US Q2 GDP drops by 32.9%
Economic activity in the US collapsed during the second quarter, even if at a marginally slower than expected pace, alongside a fall in prices.
Preliminary data from the Department of Commerce showed that gross domestic product fell at a quarterly annualised pace of 32.9% over the three months to June (consensus: -34%).
All the components of aggregate demand, save for government spending, retreated.
The drop in consumption was led by reduced demand for health care and goods such as clothing and footwear, while capital goods was the weakest area in the export space.
Private inventories fell alongside, as motor vehicle dealers cut inventories, with a drop in demand in demand for transport equipment dragging on non-residential fixed investment.
The GDP price index for domestic purchases meanwhile fell by 1.5% (Barclays: -0.5%), following a 1.4% rise during the first three months of the year.
So too, the price deflator for personal consumption expenditures dropped by 1.9% after rising by 1.3% at the start of 2020.

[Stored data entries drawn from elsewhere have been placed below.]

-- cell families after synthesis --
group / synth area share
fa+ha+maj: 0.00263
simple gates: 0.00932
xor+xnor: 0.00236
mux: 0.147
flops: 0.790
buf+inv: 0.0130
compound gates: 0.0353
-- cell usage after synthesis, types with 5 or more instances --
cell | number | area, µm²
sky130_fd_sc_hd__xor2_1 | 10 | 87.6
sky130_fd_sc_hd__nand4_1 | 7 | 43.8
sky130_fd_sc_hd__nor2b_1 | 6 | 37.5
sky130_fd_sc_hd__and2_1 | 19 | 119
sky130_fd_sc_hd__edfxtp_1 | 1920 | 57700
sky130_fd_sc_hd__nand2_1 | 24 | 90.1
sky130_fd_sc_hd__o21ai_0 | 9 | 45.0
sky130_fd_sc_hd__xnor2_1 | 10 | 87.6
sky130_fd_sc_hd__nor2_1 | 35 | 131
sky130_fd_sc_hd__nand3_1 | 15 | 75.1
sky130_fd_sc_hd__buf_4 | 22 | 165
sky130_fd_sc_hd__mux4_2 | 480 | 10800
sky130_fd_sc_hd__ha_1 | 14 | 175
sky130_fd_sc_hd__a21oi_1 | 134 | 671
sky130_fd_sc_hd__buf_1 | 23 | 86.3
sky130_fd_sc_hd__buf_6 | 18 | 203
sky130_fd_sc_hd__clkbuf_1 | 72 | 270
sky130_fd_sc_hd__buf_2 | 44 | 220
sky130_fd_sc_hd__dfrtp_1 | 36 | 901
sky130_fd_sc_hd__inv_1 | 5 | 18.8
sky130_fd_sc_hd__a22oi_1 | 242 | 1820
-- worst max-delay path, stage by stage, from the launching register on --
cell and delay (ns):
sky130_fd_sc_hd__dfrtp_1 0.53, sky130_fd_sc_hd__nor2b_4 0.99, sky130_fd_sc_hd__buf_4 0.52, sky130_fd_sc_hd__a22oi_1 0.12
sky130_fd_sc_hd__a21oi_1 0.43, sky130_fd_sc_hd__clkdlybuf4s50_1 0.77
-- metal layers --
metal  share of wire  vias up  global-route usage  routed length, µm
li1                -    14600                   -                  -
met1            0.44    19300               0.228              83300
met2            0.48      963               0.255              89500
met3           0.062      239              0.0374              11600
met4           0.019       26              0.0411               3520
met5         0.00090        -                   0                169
**config.mk**
```make
export PLATFORM = sky130hd
export DESIGN_NAME = vga_axil_slave_ctrl_flat
export DESIGN_NICKNAME = d
export VERILOG_FILES = /design/src/rtl/vga_axil_slave_ctrl_if.sv /design/src/rtl/vga_axil_slave_ctrl.sv /design/src/flat_wrapper.sv
export SDC_FILE = /design/constraint.sdc
export NUM_CORES = 1
export LEC_CHECK = 0
export ABC_AREA = 1
export CORE_UTILIZATION = 30
export DETAILED_ROUTE_END_ITERATION = 12
export PLACE_DENSITY_LB_ADDON = 0.1
export SLEW_MARGIN = 20
export SYNTH_ARGS = -nofsm -noshare
export SYNTH_HDL_FRONTEND = slang
export SYNTH_SLANG_ARGS = --single-unit
```
**constraint.sdc**
```tcl
create_clock -name clk -period 1.35 [get_ports clk]
set_input_delay 0.27 -clock clk [delete_from_list [all_inputs] [get_ports clk]]
set_output_delay 0.27 -clock clk [all_outputs]
set_load 0.05 [all_outputs]
```
**src/rtl/vga_axil_slave_ctrl_if.sv**
```systemverilog
// AXI4-Lite bus bundle shared by the VGA slave front end and whatever masters it.
// The master modport drives requests; the slave modport answers them.
interface vga_axil_slave_ctrl_if #(
  parameter int ADDR_W = 32,
  parameter int DATA_W = 32
) ();

  logic [ADDR_W-1:0]   awaddr;
  logic                awvalid;
  logic                awready;
  logic [DATA_W-1:0]   wdata;
  logic [DATA_W/8-1:0] wstrb;
  logic                wvalid;
  logic                wready;
  logic [1:0]          bresp;
  logic                bvalid;
  logic                bready;
  logic [ADDR_W-1:0]   araddr;
  logic                arvalid;
  logic                arready;
  logic [DATA_W-1:0]   rdata;
  logic [1:0]          rresp;
  logic                rvalid;
  logic                rready;

  modport master (
    output awaddr, awvalid, wdata, wstrb, wvalid, bready, araddr, arvalid, rready,
    input  awready, wready, bresp, bvalid, arready, rdata, rresp, rvalid
  );

  modport slave (
    input  awaddr, awvalid, wdata, wstrb, wvalid, bready, araddr, arvalid, rready,
    output awready, wready, bresp, bvalid, arready, rdata, rresp, rvalid
  );

endinterface

```
**src/rtl/vga_axil_slave_ctrl.sv**
```systemverilog
// AXI4-Lite slave that turns bus writes/reads into one-cycle native strobes for the
// VGA register file; independent write and read FSMs, responses always OKAY.
module vga_axil_slave_ctrl #(
  parameter int AXIL_ADDR_WIDTH   = 32,
  parameter int AXIL_DATA_WIDTH   = 32,
  parameter int NATIVE_ADDR_WIDTH = 10
) (
  input  logic                         clk,
  input  logic                         arst_n,
  vga_axil_slave_ctrl_if.slave         axil,
  input  logic [AXIL_DATA_WIDTH-1:0]   data_i,
  output logic [NATIVE_ADDR_WIDTH-1:0] addr_write_o,
  output logic [NATIVE_ADDR_WIDTH-1:0] addr_read_o,
  output logic [AXIL_DATA_WIDTH-1:0]   data_o,
  output logic                         read_en_sync_o,
  output logic                         write_en_o
);

  localparam logic [1:0] RESP_OKAY = 2'b00;

  typedef enum logic [1:0] {W_IDLE, W_STROBE, W_RESP} wstate_e;
  typedef enum logic [1:0] {R_IDLE, R_FETCH, R_WAIT, R_RESP} rstate_e;

  wstate_e                      wstate_q;
  rstate_e                      rstate_q;

  logic                         awready_q;
  logic                         wready_q;
  logic                         bvalid_q;
  logic                         aw_held_q;
  logic                         w_held_q;
  logic [NATIVE_ADDR_WIDTH-1:0] aw_addr_q;
  logic [AXIL_DATA_WIDTH-1:0]   w_data_q;
  logic [NATIVE_ADDR_WIDTH-1:0] addr_write_q;
  logic [AXIL_DATA_WIDTH-1:0]   data_q;
  logic                         write_en_q;

  logic                         arready_q;
  logic                         rvalid_q;
  logic [AXIL_DATA_WIDTH-1:0]   rdata_q;
  logic [NATIVE_ADDR_WIDTH-1:0] addr_read_q;
  logic                         read_en_q;

  logic                         aw_hs;
  logic                         w_hs;
  logic                         ar_hs;
  logic                         aw_have;
  logic                         w_have;
  logic [NATIVE_ADDR_WIDTH-1:0] waddr_d;
  logic [AXIL_DATA_WIDTH-1:0]   wdata_d;

  assign aw_hs   = axil.awvalid & awready_q;
  assign w_hs    = axil.wvalid & wready_q;
  assign ar_hs   = axil.arvalid & arready_q;
  assign aw_have = aw_held_q | aw_hs;
  assign w_have  = w_held_q | w_hs;

  // A channel captured on the same edge that completes the pair bypasses its holding register.
  assign waddr_d = aw_held_q ? aw_addr_q : axil.awaddr[NATIVE_ADDR_WIDTH+1:2];
  assign wdata_d = w_held_q ? w_data_q : axil.wdata;

  // Byte lanes and out-of-window address bits carry no meaning for this word-only space.
  logic unused_bits;
  assign unused_bits = ^{axil.wstrb,
                         axil.awaddr[AXIL_ADDR_WIDTH-1:NATIVE_ADDR_WIDTH+2], axil.awaddr[1:0],
                         axil.araddr[AXIL_ADDR_WIDTH-1:NATIVE_ADDR_WIDTH+2], axil.araddr[1:0]};

  // NOTE: sequential state uses non-blocking assignments so every register in the block
  // sees pre-edge values; later assignments in the same branch take priority.
  always_ff @(posedge clk or negedge arst_n) begin
    if (!arst_n) begin
      wstate_q     <= W_IDLE;
      awready_q    <= 1'b0;
      wready_q     <= 1'b0;
      bvalid_q     <= 1'b0;
      aw_held_q    <= 1'b0;
      w_held_q     <= 1'b0;
      aw_addr_q    <= '0;
      w_data_q     <= '0;
      addr_write_q <= '0;
      data_q       <= '0;
      write_en_q   <= 1'b0;
    end else begin
      case (wstate_q)
        W_IDLE: begin
          if (aw_hs) begin
            aw_addr_q <= axil.awaddr[NATIVE_ADDR_WIDTH+1:2];
            aw_held_q <= 1'b1;
          end
          if (w_hs) begin
            w_data_q <= axil.wdata;
            w_held_q <= 1'b1;
          end
          if (aw_have && w_have) begin
            addr_write_q <= waddr_d;
            data_q       <= wdata_d;
            write_en_q   <= 1'b1;
            awready_q    <= 1'b0;
            wready_q     <= 1'b0;
            aw_held_q    <= 1'b0;
            w_held_q     <= 1'b0;
            wstate_q     <= W_STROBE;
          end else begin
            awready_q <= ~aw_have;
            wready_q  <= ~w_have;
          end
        end
        W_STROBE: begin
          write_en_q <= 1'b0;
          bvalid_q   <= 1'b1;
          wstate_q   <= W_RESP;
        end
        W_RESP: begin
          if (axil.bready) begin
            bvalid_q  <= 1'b0;
            awready_q <= 1'b1;
            wready_q  <= 1'b1;
            wstate_q  <= W_IDLE;
          end
        end
        default: wstate_q <= W_IDLE;
      endcase
    end
  end

  always_ff @(posedge clk or negedge arst_n) begin
    if (!arst_n) begin
      rstate_q    <= R_IDLE;
      arready_q   <= 1'b0;
      rvalid_q    <= 1'b0;
      rdata_q     <= '0;
      addr_read_q <= '0;
      read_en_q   <= 1'b0;
    end else begin
      case (rstate_q)
        R_IDLE: begin
          arready_q <= 1'b1;
          if (ar_hs) begin
            addr_read_q <= axil.araddr[NATIVE_ADDR_WIDTH+1:2];
            read_en_q   <= 1'b1;
            arready_q   <= 1'b0;
            rstate_q    <= R_FETCH;
          end
        end
        R_FETCH: begin
          read_en_q <= 1'b0;
          rstate_q  <= R_WAIT;
        end
        R_WAIT: begin
          // Native data is valid exactly one cycle after the strobe.
          rdata_q  <= data_i;
          rvalid_q <= 1'b1;
          rstate_q <= R_RESP;
        end
        R_RESP: begin
          if (axil.rready) begin
            rvalid_q  <= 1'b0;
            arready_q <= 1'b1;
            rstate_q  <= R_IDLE;
          end
        end
        default: rstate_q <= R_IDLE;
      endcase
    end
  end

  assign axil.awready   = awready_q;
  assign axil.wready    = wready_q;
  assign axil.bvalid    = bvalid_q;
  assign axil.bresp     = RESP_OKAY;
  assign axil.arready   = arready_q;
  assign axil.rvalid    = rvalid_q;
  assign axil.rdata     = rdata_q;
  assign axil.rresp     = RESP_OKAY;

  assign addr_write_o   = addr_write_q;
  assign data_o         = data_q;
  assign write_en_o     = write_en_q;
  assign addr_read_o    = addr_read_q;
  assign read_en_sync_o = read_en_q;

endmodule

```
**src/flat_wrapper.sv**
```systemverilog
// flat-port wrapper written by rule: the top's interface ports become plain ports
module vga_axil_slave_ctrl_flat 
#(
  parameter int AXIL_ADDR_WIDTH   = 32,
  parameter int AXIL_DATA_WIDTH   = 32,
  parameter int NATIVE_ADDR_WIDTH = 10
)
  (clk, arst_n, data_i, addr_write_o, addr_read_o, data_o, read_en_sync_o, write_en_o, axil_awaddr, axil_awvalid, axil_wdata, axil_wstrb, axil_wvalid, axil_bready, axil_araddr, axil_arvalid, axil_rready, axil_awready, axil_wready, axil_bresp, axil_bvalid, axil_arready, axil_rdata, axil_rresp, axil_rvalid);
  vga_axil_slave_ctrl_if #(.ADDR_W(32), .DATA_W(32)) axil_i ();
  input  logic clk;
  input  logic arst_n;
  input  logic [AXIL_DATA_WIDTH-1:0] data_i;
  output logic [NATIVE_ADDR_WIDTH-1:0] addr_write_o;
  output logic [NATIVE_ADDR_WIDTH-1:0] addr_read_o;
  output logic [AXIL_DATA_WIDTH-1:0] data_o;
  output logic read_en_sync_o;
  output logic write_en_o;
  input wire logic [$bits(axil_i.awaddr)-1:0] axil_awaddr;
  input wire logic [$bits(axil_i.awvalid)-1:0] axil_awvalid;
  input wire logic [$bits(axil_i.wdata)-1:0] axil_wdata;
  input wire logic [$bits(axil_i.wstrb)-1:0] axil_wstrb;
  input wire logic [$bits(axil_i.wvalid)-1:0] axil_wvalid;
  input wire logic [$bits(axil_i.bready)-1:0] axil_bready;
  input wire logic [$bits(axil_i.araddr)-1:0] axil_araddr;
  input wire logic [$bits(axil_i.arvalid)-1:0] axil_arvalid;
  input wire logic [$bits(axil_i.rready)-1:0] axil_rready;
  output wire logic [$bits(axil_i.awready)-1:0] axil_awready;
  output wire logic [$bits(axil_i.wready)-1:0] axil_wready;
  output wire logic [$bits(axil_i.bresp)-1:0] axil_bresp;
  output wire logic [$bits(axil_i.bvalid)-1:0] axil_bvalid;
  output wire logic [$bits(axil_i.arready)-1:0] axil_arready;
  output wire logic [$bits(axil_i.rdata)-1:0] axil_rdata;
  output wire logic [$bits(axil_i.rresp)-1:0] axil_rresp;
  output wire logic [$bits(axil_i.rvalid)-1:0] axil_rvalid;
  assign axil_i.awaddr = axil_awaddr;
  assign axil_i.awvalid = axil_awvalid;
  assign axil_i.wdata = axil_wdata;
  assign axil_i.wstrb = axil_wstrb;
  assign axil_i.wvalid = axil_wvalid;
  assign axil_i.bready = axil_bready;
  assign axil_i.araddr = axil_araddr;
  assign axil_i.arvalid = axil_arvalid;
  assign axil_i.rready = axil_rready;
  assign axil_awready = axil_i.awready;
  assign axil_wready = axil_i.wready;
  assign axil_bresp = axil_i.bresp;
  assign axil_bvalid = axil_i.bvalid;
  assign axil_arready = axil_i.arready;
  assign axil_rdata = axil_i.rdata;
  assign axil_rresp = axil_i.rresp;
  assign axil_rvalid = axil_i.rvalid;
  vga_axil_slave_ctrl #(.AXIL_ADDR_WIDTH(AXIL_ADDR_WIDTH), .AXIL_DATA_WIDTH(AXIL_DATA_WIDTH), .NATIVE_ADDR_WIDTH(NATIVE_ADDR_WIDTH)) u_core (.clk(clk), .arst_n(arst_n), .axil(axil_i), .data_i(data_i), .addr_write_o(addr_write_o), .addr_read_o(addr_read_o), .data_o(data_o), .read_en_sync_o(read_en_sync_o), .write_en_o(write_en_o));
endmodule
```
==> impl_metrics.toml <==
[routing]
route.detailed.drc = 0
dr.pass1.iters = 6
vias = 5194
drt_iter0_drc = 288
routed_wl_mm = 17.2
ant_nets = 0
wl_per_cell_um = 14.9
vias_per_cell = 4.50

[critical_path]
ff2ff_path_depth = 4
worst-path-max-fanout = 17
critPathRequiredTime_ps = 1630
start_kind = "flip-flop"
crit_type = "reg -> reg"
critPathArrivalTime_ps = 1620
r2r-start = "u_core.rstate_q[0]$_DFFE_PN0P_"
reg2reg_slack_ps = 10
crit_path_end_kind = "flip-flop"
rr_endpoint = "u_core.axil.rdata[4]$_DFFE_PN0P_"

[synthesis]
synth.avg_cell_area_um2 = 8.90
synth_top_area_share_pct = 57.1
synth_top_area_cell = "dfrtp_1"
ys.flop_type = "dfrtp_1"
ys_seq_area_share_pct = 57.1
async_flop_share_pct = 100
synth_cell_type_count = 24
synth_area_um2 = 6090
syn_inst = 684
synth_edf_count = 0
ys_ff_latch = 139
yosysWarnings = 0
synth_area_leaders = "dfrtp_1, nand2_1, mux2_2, nand4_1, buf_2"
yosysMostFrequentCell = "nand2_1"
synth_common_cells = "nand2_1, dfrtp_1, nand4_1"

[min_path]
hold_class = "in -> async"

[clock_tree]
cts_htree_levels = 4
numCtsBuffers = 17
tritoncts = "yes"
cts-root-buf = "clkbuf_16"
cts_num_sinks = 139
clockBufferDepth = 2
clk_latency_ps = 410
clk_pin_slew_ps = 60

[final_layout]
multi_input_area_um2 = 2300
ff_latch_area_um2 = 3480
stdcell_area_um2 = 9910
antenna_cells = 0
nFillCells = 1836
final_nets = 1020
drive_above_1_share_pct = 23.5
synthToLayoutAreaGrowth_pct = 62.8

[timing]
rsz0062_at_grt = "yes"
setup_viol = 0
finalCritPeriodShare_pct = 99.1
finalSetupTns_ps = 0
fmax_mhz = 748
worst_hold_slack_ps = 293
fin_skew_ps = 7.55
slew_violations = 0
hold_viol = 0
period_needed_ps = 1340

[flow_run]
maxCapViolCount = 0

[placed_design]
dpl_cell_area_um2 = 9250
dp_hpwl_mm = 11.9
place.gp.congestion = 0.808
portBuffers = 181

[power]
p_int_uw = 16500
power.switching_uw = 12800
ir_drop_v = 0.00107
power.density_nw_per_um2 = 2960
leakage_uw = 0.00488
combPwrFrac_pct = 57.1
p_clk_share_pct = 15.5
pwr-share-seq_pct = 27.4
switching_share_pct = 43.6

[global_routing]
antenna_found_initial = 0
grt_max_degree = 34
grt_use_total_pct = 17.3
grt_pass1_vias = 5320
grt_first_pass_wirelength_mm = 27.5
overflow = 0

[floorplanning]
start_util_pct = 31.0
die_x_um = 144
io-pin-count = 234
rows = 51
die_area_um2 = 20900
die_h_um = 144
core_um2 = 19700

[status]
status = "finished, final reports clean"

Following Thursday's GDP numbers, Pooja Sriram and Jonathan Millar at Barclays Research said: "With the pandemic intensifying in April, prompting the stay-at-home orders, closure of nonessential businesses and a rise in unemployment, a more severe disruption to activity and employment in Q2 was widely expected. Also, mechanically, March's declines in activity receive twice as much weight in the Q2 GDP calculation than in Q1.
"[...] With the Q2 GDP report broadly in line with our expectations, our outlook for growth in Q3 remains unchanged. We expect growth to rebound in the third quarter (+25.0% q/q saar), led by an increase in personal consumption spending."